**Work instruction**
Would you copy all lines in the data that contain the word "Yosys"?

Items listed in a dataset
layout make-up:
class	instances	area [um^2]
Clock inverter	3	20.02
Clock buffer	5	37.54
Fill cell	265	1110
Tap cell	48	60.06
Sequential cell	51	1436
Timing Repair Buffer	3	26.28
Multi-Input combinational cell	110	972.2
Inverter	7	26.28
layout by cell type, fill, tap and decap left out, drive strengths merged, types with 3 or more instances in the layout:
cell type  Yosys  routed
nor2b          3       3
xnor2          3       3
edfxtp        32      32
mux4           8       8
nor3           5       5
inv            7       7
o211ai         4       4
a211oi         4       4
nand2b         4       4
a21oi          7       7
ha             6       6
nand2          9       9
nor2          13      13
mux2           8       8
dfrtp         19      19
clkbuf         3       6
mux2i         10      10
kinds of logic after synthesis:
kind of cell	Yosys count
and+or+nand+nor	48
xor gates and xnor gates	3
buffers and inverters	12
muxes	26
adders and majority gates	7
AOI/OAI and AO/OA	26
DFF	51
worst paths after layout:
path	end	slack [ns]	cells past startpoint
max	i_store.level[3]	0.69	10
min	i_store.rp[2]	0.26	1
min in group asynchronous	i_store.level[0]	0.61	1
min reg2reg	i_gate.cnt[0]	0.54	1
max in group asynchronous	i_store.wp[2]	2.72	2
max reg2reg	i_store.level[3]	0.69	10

--

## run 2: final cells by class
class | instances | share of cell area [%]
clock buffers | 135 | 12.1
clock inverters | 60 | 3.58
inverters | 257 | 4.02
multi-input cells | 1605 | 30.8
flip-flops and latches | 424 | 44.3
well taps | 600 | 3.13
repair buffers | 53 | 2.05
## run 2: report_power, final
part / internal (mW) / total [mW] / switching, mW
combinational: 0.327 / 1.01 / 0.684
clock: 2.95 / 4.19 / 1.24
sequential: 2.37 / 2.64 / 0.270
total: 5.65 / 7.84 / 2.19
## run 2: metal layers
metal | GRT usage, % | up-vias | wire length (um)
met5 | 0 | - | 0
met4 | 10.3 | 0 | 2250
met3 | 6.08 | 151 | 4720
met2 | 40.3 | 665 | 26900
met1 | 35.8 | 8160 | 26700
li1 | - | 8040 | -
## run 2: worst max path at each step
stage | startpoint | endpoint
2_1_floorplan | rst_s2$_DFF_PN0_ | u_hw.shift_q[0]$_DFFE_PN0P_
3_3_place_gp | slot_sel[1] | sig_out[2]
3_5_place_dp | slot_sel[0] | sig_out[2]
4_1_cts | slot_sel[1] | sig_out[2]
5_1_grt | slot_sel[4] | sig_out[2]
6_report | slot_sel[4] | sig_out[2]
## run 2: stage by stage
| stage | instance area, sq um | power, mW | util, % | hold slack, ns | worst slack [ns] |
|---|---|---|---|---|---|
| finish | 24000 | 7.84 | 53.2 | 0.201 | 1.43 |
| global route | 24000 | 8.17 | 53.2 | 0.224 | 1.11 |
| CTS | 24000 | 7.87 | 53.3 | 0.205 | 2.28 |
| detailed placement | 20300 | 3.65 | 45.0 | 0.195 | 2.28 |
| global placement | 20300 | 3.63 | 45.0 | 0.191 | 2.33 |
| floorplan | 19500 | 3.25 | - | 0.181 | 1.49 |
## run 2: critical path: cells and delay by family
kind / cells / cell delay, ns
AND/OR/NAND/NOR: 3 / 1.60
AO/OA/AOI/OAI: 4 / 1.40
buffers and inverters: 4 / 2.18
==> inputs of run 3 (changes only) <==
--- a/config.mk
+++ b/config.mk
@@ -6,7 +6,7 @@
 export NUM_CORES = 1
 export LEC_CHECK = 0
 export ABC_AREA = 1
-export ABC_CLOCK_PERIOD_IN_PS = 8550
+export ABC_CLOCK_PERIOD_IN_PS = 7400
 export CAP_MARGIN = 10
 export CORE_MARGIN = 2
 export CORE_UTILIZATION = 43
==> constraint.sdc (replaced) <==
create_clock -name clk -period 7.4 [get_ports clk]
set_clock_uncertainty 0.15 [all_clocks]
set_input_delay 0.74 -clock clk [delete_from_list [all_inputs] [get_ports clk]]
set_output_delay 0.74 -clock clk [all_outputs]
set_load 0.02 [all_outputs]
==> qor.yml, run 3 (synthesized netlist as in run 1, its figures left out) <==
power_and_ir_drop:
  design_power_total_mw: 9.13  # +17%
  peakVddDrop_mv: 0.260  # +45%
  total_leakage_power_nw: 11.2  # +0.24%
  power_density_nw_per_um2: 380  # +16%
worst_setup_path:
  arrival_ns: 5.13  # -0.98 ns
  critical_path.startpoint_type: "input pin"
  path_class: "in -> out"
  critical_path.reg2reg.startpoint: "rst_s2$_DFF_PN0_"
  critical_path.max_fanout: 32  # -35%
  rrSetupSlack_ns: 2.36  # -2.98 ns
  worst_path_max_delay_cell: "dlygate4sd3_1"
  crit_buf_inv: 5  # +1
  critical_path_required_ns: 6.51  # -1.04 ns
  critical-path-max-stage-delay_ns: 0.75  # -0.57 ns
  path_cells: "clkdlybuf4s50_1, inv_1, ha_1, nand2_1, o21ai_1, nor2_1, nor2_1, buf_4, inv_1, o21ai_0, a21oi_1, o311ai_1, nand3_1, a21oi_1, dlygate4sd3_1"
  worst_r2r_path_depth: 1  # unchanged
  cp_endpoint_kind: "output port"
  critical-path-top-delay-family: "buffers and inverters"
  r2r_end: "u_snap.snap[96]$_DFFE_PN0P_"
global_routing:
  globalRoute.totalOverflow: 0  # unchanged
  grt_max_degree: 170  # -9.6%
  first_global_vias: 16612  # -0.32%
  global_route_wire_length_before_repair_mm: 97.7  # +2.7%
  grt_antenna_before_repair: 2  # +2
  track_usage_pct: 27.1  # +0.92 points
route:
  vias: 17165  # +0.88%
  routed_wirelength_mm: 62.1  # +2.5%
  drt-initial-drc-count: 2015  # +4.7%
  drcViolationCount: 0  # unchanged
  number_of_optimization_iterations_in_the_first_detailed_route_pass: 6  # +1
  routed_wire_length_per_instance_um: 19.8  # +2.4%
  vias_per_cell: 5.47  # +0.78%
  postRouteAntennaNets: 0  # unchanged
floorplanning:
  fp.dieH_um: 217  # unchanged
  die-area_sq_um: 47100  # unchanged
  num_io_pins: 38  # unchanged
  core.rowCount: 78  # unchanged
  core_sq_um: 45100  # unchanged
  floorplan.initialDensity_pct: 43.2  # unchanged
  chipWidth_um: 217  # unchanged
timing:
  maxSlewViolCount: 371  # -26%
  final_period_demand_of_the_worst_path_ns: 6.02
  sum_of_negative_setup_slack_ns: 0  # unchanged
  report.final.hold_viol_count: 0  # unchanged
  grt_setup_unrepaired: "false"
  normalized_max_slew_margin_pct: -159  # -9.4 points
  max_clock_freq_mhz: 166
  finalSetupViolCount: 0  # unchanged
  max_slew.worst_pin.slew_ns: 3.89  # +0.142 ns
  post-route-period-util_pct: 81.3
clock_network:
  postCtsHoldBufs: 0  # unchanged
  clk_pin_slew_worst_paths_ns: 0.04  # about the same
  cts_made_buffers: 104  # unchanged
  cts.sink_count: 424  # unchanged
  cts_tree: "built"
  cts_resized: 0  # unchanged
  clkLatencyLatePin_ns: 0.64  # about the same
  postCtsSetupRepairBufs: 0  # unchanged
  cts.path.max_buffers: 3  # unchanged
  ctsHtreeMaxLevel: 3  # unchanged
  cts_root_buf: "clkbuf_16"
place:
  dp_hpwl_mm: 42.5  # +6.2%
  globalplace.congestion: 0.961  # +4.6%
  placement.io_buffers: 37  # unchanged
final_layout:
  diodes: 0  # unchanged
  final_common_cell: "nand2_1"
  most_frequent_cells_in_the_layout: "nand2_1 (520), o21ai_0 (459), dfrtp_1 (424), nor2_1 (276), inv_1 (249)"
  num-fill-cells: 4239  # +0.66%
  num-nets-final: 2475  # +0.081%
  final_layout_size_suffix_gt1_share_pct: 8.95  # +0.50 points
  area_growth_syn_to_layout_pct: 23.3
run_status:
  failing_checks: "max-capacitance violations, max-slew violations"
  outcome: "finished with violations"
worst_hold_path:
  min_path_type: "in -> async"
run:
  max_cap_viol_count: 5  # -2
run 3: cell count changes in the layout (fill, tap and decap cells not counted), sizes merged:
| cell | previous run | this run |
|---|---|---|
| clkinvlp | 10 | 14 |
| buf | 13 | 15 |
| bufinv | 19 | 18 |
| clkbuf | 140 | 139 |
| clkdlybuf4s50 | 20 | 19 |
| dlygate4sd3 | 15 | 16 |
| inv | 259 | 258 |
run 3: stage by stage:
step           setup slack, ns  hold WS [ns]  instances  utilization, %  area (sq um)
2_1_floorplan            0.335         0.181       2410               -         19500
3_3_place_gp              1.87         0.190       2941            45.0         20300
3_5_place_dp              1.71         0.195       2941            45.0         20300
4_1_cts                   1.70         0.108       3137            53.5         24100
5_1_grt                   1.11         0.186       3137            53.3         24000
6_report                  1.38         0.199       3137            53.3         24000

**Your solution**
cell type  Yosys  routed
kind of cell	Yosys count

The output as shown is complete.